DIGITAL LIBRARY
CHALLENGING UNDERGRADUATE STUDENTS TO DISCONNECT FROM DIGITAL MEDIA: MAIN FINDINGS FROM AUTO-ETHNOGRAPHIES PRODUCED DURING THE COVID-19 PANDEMIC IN PORTUGAL
University Lusófona (PORTUGAL)
About this paper:
Appears in: EDULEARN21 Proceedings
Publication year: 2021
Page: 3987 (abstract only)
ISBN: 978-84-09-31267-2
ISSN: 2340-1117
doi: 10.21125/edulearn.2021.0842
Conference name: 13th International Conference on Education and New Learning Technologies
Dates: 5-6 July, 2021
Location: Online Conference
Abstract:
Would you be able to live without internet, mobile and other digital technologies during 3 to 7 days? This challenge was made to undergraduate students from Communication Sciences and Sound Sciences of University Lusófona in Portugal, who were asked to produce a written report and short video to document their experience of digital disconnection, during the second wave of the Covid-19 pandemic, which took place from November 2020 and January 2021. To challenge undergraduate students to disconnect from digital and to be auto-ethnographers had as main objective to promote their self-reflection on their use of digital communication technologies.

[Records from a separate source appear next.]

Context: an optimization exercise on an open-source flow, tuned for small area, a short achievable clock period and few clock cycles per item. The choices shown serve that exercise and are no tape-out recipe. RTL that was checked went through simulation tests only; none was proved equivalent to the original.

==> job 604 <==
==> flow/design.v (excerpt) <==
module muldiv_top (
    input  logic                   clk,
    input  logic                   arst_n_i,
    input  logic                   op_valid_i,
    input  muldiv_pkg::muldiv_op_e op_i,
    input  muldiv_pkg::word_t      opnd_a_i,
    input  muldiv_pkg::word_t      opnd_b_i,
    output logic                   stall_o,
    output logic                   rd_valid_o,
    output muldiv_pkg::word_t      rd_data_o,
    output muldiv_pkg::word_t      hi_o,
    output muldiv_pkg::word_t      lo_o
);
    muldiv_pkg::dec_t   ir_dec;
    muldiv_pkg::word_t  ir_a;
    muldiv_pkg::word_t  ir_b;
    logic [63:0]        csa_s;
    logic [63:0]        csa_c;
    logic [63:0]        p1_s;
    logic [63:0]        p1_c;
    logic [63:0]        prod;
    logic               div_quick;
    logic               div_busy;
    logic               div_done;
    muldiv_pkg::word_t  div_hi;
    muldiv_pkg::word_t  div_lo;
    logic               c_mul;
    logic               c_mthi;
    logic               c_mtlo;
    logic               c_div;
    logic               c_rdhi;
    logic               c_rdlo;
    logic               we_hi;
    logic               we_lo;
    muldiv_pkg::word_t  hi_d;
    muldiv_pkg::word_t  lo_d;
    muldiv_pkg::word_t  hi_q;
    muldiv_pkg::word_t  lo_q;
    assign stall_o = div_busy;
    stage_reg u_issue (
        .clk      (clk),
        .arst_n_i (arst_n_i),
        .hold_i   (div_busy),
        .valid_i  (op_valid_i),
        .op_i     (op_i),
        .a_i      (opnd_a_i),
        .b_i      (opnd_b_i),
        .dec_o    (ir_dec),
        .a_o      (ir_a),
        .b_o      (ir_b)
    );
    mul_csa u_mul (
        .a_i     ({ir_dec.sgn & ir_a[31], ir_a}),
        .b_i     ({ir_dec.sgn & ir_b[31], ir_b}),
        .sum_o   (csa_s),
        .carry_o (csa_c)
    );
    always_ff @(posedge clk) begin
        p1_s <= csa_s;
        p1_c <= csa_c;
    end
    div_unit u_div (
        .clk      (clk),
        .arst_n_i (arst_n_i),
        .start_i  (ir_dec.div && !div_quick),
        .signed_i (ir_dec.sgn && ir_dec.div),
        .a_i      (ir_a),
        .b_i      (ir_b),
        .quick_o  (div_quick),
        .busy_o   (div_busy),
        .done_o   (div_done),
        .hi_o     (div_hi),
        .lo_o     (div_lo)
    );
    pipe_control u_ctrl (
  ...
==> flow/config.mk <==
export PLATFORM = sky130hd
export DESIGN_NAME = muldiv_top
export DESIGN_NICKNAME = muldiv_top
export VERILOG_FILES = /design/flow/design.v
export SDC_FILE = /design/flow/constraint.sdc
export NUM_CORES = 4
export LEC_CHECK = 0
export ABC_AREA = 1
export CAP_MARGIN = 20
export CORE_MARGIN = 2
export CORE_UTILIZATION = 40
export SLEW_MARGIN = 20
==> flow/constraint.sdc <==
create_clock -name core_clock -period 10.0 [get_ports {clk}]
set_input_delay 2.0000 -clock core_clock [delete_from_list [all_inputs] [get_ports {clk}]]
set_output_delay 2.0000 -clock core_clock [all_outputs]
set_load 0.01 [all_outputs]
run.sh (not shown) runs the stock make flow with config.mk's settings and CLKGATE_MAP_FILE= SYNTH_SCRIPT=/design/flow/synth_recipe.tcl, a recipe that flattens the netlist after the stock synthesis.
==> job 1567: changes against job 604 <==
Settings changed: SETUP_SLACK_MARGIN set to 4.5.
==> key figures <==
Final layout
  • Non-clk invs: 845
  • Commonest cells after routing, fill and taps aside: inv_1 (785), nand2_1 (722), xor2_1 (674)
  • Share of cells above drive strength 1: 0.0495

STA
  • Slew headroom: 0.271
  • Fin worst setup slack: 2920 ps

Detailed routing
  • Via/cell ratio: 5.89
  • Detailed-route wire length per cell: 26.1 µm
  • M1 wire length: 75,000 µm

Worst hold path
  • Hold Crit Start: u_div.dvs_q[17]$_DFF_P_
  • Worst Hold End: u_div.dvs_q[15]$_DFF_P_

Place
  • Post-Place Cell Area: 0.0477 mm²

Critical path
  • End of the critical path: u_div.dvs_q[31]$_SDFF_PP0_
  • R2R setup slack: 2920 ps

GRT
  • First-pass GRT wire length: 272,000 µm
  • Met1 Usage GRT: 0.420

Status
  • Status: complete, no violations
The numbers above come from job 604.

==> key figures <==
Critical path
  • R2R setup slack: 4580 ps
  • End of the critical path: p1_s[40]$_DFF_P_

Detailed routing
  • Detailed-route wire length per cell: 26.7 µm
  • Antenna viol nets, final: 0
  • Via/cell ratio: 5.94
  • M1 wire length: 75,300 µm

Final layout
  • Non-clk invs: 854
  • Share of cells above drive strength 1: 0.111
  • Commonest cells after routing, fill and taps aside: inv_1 (757), nand2_1 (706), xor2_1 (652)

Status
  • Status: complete, no violations

Worst hold path
  • Hold Crit Start: u_issue.dec_o[3]$_DFFE_PN0N_
  • Worst Hold End: u_ctrl.c_mthi_o$_DFF_PN0_

GRT
  • Met1 Usage GRT: 0.429
  • First-pass GRT wire length: 277,000 µm

STA
  • Fin worst setup slack: 4580 ps
  • Slew headroom: 0.293

Place
  • Post-Place Cell Area: 0.0477 mm²
The numbers above come from job 1567.

Testbench counts of job 604, summed over its fixed seeds: cycles 6,856, items 4,800.
Testbench counts of job 1567, summed over its fixed seeds: cycles 6,856, items 4,800.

The quality of most of the written reports and videos produced by these students led to this presentation proposal, which are the departure point for a small scale exploratory project that could be further expanded in the near future. Drawing on the data already submitted by the students – written reports and short videos -, the overarching research question for an exploratory study is how did a small sample of undergraduate students experienced a brief period of digital disconnection during the second wave of the Covid-19 pandemic?

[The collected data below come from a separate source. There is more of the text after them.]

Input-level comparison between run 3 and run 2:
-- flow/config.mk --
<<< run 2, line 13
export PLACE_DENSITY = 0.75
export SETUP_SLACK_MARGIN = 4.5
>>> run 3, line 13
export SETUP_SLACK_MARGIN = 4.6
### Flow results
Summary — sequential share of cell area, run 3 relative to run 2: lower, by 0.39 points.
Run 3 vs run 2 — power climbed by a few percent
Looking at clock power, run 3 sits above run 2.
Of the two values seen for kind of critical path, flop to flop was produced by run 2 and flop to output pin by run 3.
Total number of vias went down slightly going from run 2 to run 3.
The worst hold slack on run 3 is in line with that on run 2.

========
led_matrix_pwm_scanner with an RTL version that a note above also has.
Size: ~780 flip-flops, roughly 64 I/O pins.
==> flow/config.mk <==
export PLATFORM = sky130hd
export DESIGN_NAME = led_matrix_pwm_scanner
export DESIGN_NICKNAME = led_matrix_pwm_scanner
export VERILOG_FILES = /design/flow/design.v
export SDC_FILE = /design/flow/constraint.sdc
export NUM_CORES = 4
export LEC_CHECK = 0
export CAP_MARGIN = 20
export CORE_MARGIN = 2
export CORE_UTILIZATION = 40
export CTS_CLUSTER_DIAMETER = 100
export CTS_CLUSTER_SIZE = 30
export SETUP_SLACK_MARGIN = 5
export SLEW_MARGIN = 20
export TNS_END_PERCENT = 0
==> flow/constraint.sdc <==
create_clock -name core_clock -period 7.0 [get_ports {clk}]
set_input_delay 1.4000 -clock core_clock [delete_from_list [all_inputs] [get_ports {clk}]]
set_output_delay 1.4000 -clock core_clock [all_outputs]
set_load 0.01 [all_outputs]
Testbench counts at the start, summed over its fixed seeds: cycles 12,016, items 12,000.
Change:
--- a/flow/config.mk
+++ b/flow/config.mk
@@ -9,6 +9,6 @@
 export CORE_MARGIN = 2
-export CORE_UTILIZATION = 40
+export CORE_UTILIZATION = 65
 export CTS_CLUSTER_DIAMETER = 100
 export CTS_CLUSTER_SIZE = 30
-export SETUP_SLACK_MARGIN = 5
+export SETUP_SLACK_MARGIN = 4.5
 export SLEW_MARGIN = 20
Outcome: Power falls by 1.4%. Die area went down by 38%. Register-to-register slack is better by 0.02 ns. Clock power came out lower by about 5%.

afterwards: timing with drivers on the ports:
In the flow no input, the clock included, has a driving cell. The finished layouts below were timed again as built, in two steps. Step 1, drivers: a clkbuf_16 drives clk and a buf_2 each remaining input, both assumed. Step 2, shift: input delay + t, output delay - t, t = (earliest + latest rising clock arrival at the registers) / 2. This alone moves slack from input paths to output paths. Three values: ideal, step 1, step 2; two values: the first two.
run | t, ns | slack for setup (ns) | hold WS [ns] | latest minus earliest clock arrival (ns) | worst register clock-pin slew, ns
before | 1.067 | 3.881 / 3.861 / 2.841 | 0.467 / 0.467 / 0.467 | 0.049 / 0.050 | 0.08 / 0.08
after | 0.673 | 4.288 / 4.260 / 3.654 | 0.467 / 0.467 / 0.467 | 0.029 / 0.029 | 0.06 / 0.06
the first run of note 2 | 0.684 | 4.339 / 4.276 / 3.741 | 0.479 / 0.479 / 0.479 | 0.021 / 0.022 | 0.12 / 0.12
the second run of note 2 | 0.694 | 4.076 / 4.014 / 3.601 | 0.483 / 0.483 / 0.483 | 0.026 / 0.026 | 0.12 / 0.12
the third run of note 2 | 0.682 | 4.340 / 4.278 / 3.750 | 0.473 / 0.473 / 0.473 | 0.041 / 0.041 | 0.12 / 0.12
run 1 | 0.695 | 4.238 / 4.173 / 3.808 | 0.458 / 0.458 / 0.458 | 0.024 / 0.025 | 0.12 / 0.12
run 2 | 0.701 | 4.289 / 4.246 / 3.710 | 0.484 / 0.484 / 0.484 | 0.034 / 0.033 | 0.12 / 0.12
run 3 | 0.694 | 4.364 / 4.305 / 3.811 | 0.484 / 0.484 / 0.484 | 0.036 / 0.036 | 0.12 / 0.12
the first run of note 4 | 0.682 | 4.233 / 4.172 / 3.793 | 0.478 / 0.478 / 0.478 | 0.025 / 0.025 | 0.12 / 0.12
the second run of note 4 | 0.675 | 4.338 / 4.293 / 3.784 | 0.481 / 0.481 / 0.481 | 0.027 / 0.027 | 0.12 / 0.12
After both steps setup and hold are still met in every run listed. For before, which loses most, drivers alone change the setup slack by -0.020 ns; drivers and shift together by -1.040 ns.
This is an optimization exercise on Yosys and OpenROAD, whose aim is small area, a short achievable clock period and few clock cycles per item, not a production implementation. The RTL was checked by simulation tests, not by an equivalence proof against the original design. Power and IR drop assume default switching activity.

==> inputs of job 3411 <==
==> flow/design.v <==
package muldiv_pkg;
    function automatic logic is_word(input logic [3:0] op);
        is_word = (op >= 4'd8) && (op <= 4'd12);
    endfunction
    function automatic logic is_illegal(input logic [3:0] op);
        is_illegal = op > 4'd12;
    endfunction
    function automatic logic is_mul(input logic [3:0] op);
        is_mul = (op <= 4'd3) || (op == 4'd8);
    endfunction
    function automatic logic is_rem(input logic [3:0] op);
        is_rem = (op == 4'd6) || (op == 4'd7) || (op == 4'd11) || (op == 4'd12);
    endfunction
    function automatic logic is_signed_a(input logic [3:0] op);
        is_signed_a = (op == 4'd1) || (op == 4'd2) || (op == 4'd4) || (op == 4'd6)
            || (op == 4'd9) || (op == 4'd11);
    endfunction
    function automatic logic is_signed_b(input logic [3:0] op);
        is_signed_b = (op == 4'd1) || (op == 4'd4) || (op == 4'd6)
            || (op == 4'd9) || (op == 4'd11);
    endfunction
endpackage
This design comes from an exercise in tuning for small area, a short achievable clock period and few clock cycles per item on the open sky130 flow, not from production work.
Function was checked by simulation only, so behaviour that the tests miss may differ from the original.

v58:
==> flow/design.v (excerpt) <==
module tns_link_top (
    input  logic        clock,
    input  logic        rst_n,
    input  logic        in_valid,
    input  logic [23:0] in_data,
    input  logic        out_credit,
    output logic        in_credit,
    output logic        out_valid,
    output logic [27:0] out_code,
    output logic [23:0] out_data
);
    localparam int CAP = 3;   
    logic        a_v;
    logic [23:0] a_d;
    logic        v1;
    logic [23:0] d1;
    logic [19:0] r1;
    logic [27:22] c1;       
    logic [27:22] cn1;      
    logic [19:0] rn1;
    logic        v2;
    logic [23:0] d2;
    logic [11:0] r2;
    logic [27:13] c2;       
    logic [27:13] cn2;      
    logic [11:0] rn2;
    logic        v3;
    logic [23:0] d3;
    logic [27:0] c3;       
    logic [27:0] cn3;      
    logic        ov;
    logic [2:0]  ocred;    
    logic [2:0]  xcred;    
    logic [2:0]  rcred;    
    logic        ic;
  ...
For scale: about 190 flip-flops, about 82 I/O pins, ~13000 µm² of cells after synthesis.
==> flow/config.mk <==
export PLATFORM = sky130hd
export DESIGN_NAME = tns_link_top
export DESIGN_NICKNAME = tns_link_top
export VERILOG_FILES = /design/flow/design.v
export SDC_FILE = /design/flow/constraint.sdc
export NUM_CORES = 4
export LEC_CHECK = 0
export ABC_AREA = 1
export CAP_MARGIN = 20
export CORE_MARGIN = 2
export CORE_UTILIZATION = 60
export CTS_BUF_LIST = sky130_fd_sc_hd__clkbuf_8 sky130_fd_sc_hd__clkbuf_16
export CTS_CLUSTER_DIAMETER = 100
export CTS_CLUSTER_SIZE = 25
export SLEW_MARGIN = 20
==> flow/constraint.sdc <==
create_clock -name core_clock -period 45.0 [get_ports {clock}]
set_input_delay 9.0000 -clock core_clock [delete_from_list [all_inputs] [get_ports {clock}]]
set_output_delay 9.0000 -clock core_clock [all_outputs]
set_load 0.01 [all_outputs]
standard.sh (not shown) runs the stock make flow with config.mk's settings and CLKGATE_MAP_FILE= SYNTH_SCRIPT=/design/flow/synth_recipe.tcl, a recipe that flattens the netlist after the stock synthesis.
==> flow/flow/run.sh <==
#!/bin/bash
# The standard layout, with port buffers of a plain buffer cell.
set -euo pipefail
export BUFFER_PORTS_ARGS="-buffer_cell sky130_fd_sc_hd__buf_1"
bash standard.sh finish > standard_flow.log 2>&1
In summary, v58 completed successfully, with a layout that passed the timing, DRC and antenna checks.
Testbench counts of v58, summed over its fixed seeds: cycles 5,547, words 4,800.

The secondary questions are the following:
a) how did these students spent their time during the days in which they were voluntarily digitally disconnected?
b) what benefits they self-reported from being disconnected from digital technologies?
c) what set-backs or down-sides of being digital disconnected did they self-reported?
d) what was the biggest take-out from the experience to these students?

About the methodology, the auto-ethnography assignment was inspired by the method of forced disruption designed by Kaun & Schwarzenegger (2014), in which the participants were asked to be off-line for 1 week and to document their experience. It should be noted that, these Portuguese students could also choose to deliver a quick and dirty ethnographic study, with at least two participants, or they could also choose to write critical review on the subject of deep mediatization and digital disconnection.

This small exploratory project focused on a specific moment: the second wave of the Covid-19 pandemic in Portugal. During the mandatory lockdown periods, most people had their daily activities disrupted - and their media use, as well, one might add. The concept of deep mediatization (Hepp & Hasebrink, 2018) can be useful to understand this almost dramatic re-enforcement of media presence in people’s lives in advanced capitalist countries.

However, if deep mediatization may be on the rise, one can speculate that as we adapt to the consequences of the Covid-19 pandemic, perhaps also is increasing the desire to disconnect from media - or from digital, in a broader sense. The concept of digital disconnection (Woodstock, 2016) and related terms such as digital detox, digital dieting, digital fasting, unplugging, cord-cutting - brings to the forefront several critical issues in the diverse ways people currently engage and disengage with media. In this presentation, several of these critical issues are to be addressed and presented, by young people themselves, in their own terms and with their own images.
Keywords:
Digital disconnection, digital detox, deep mediatization, auto-ethnography, covid-19 pandemic.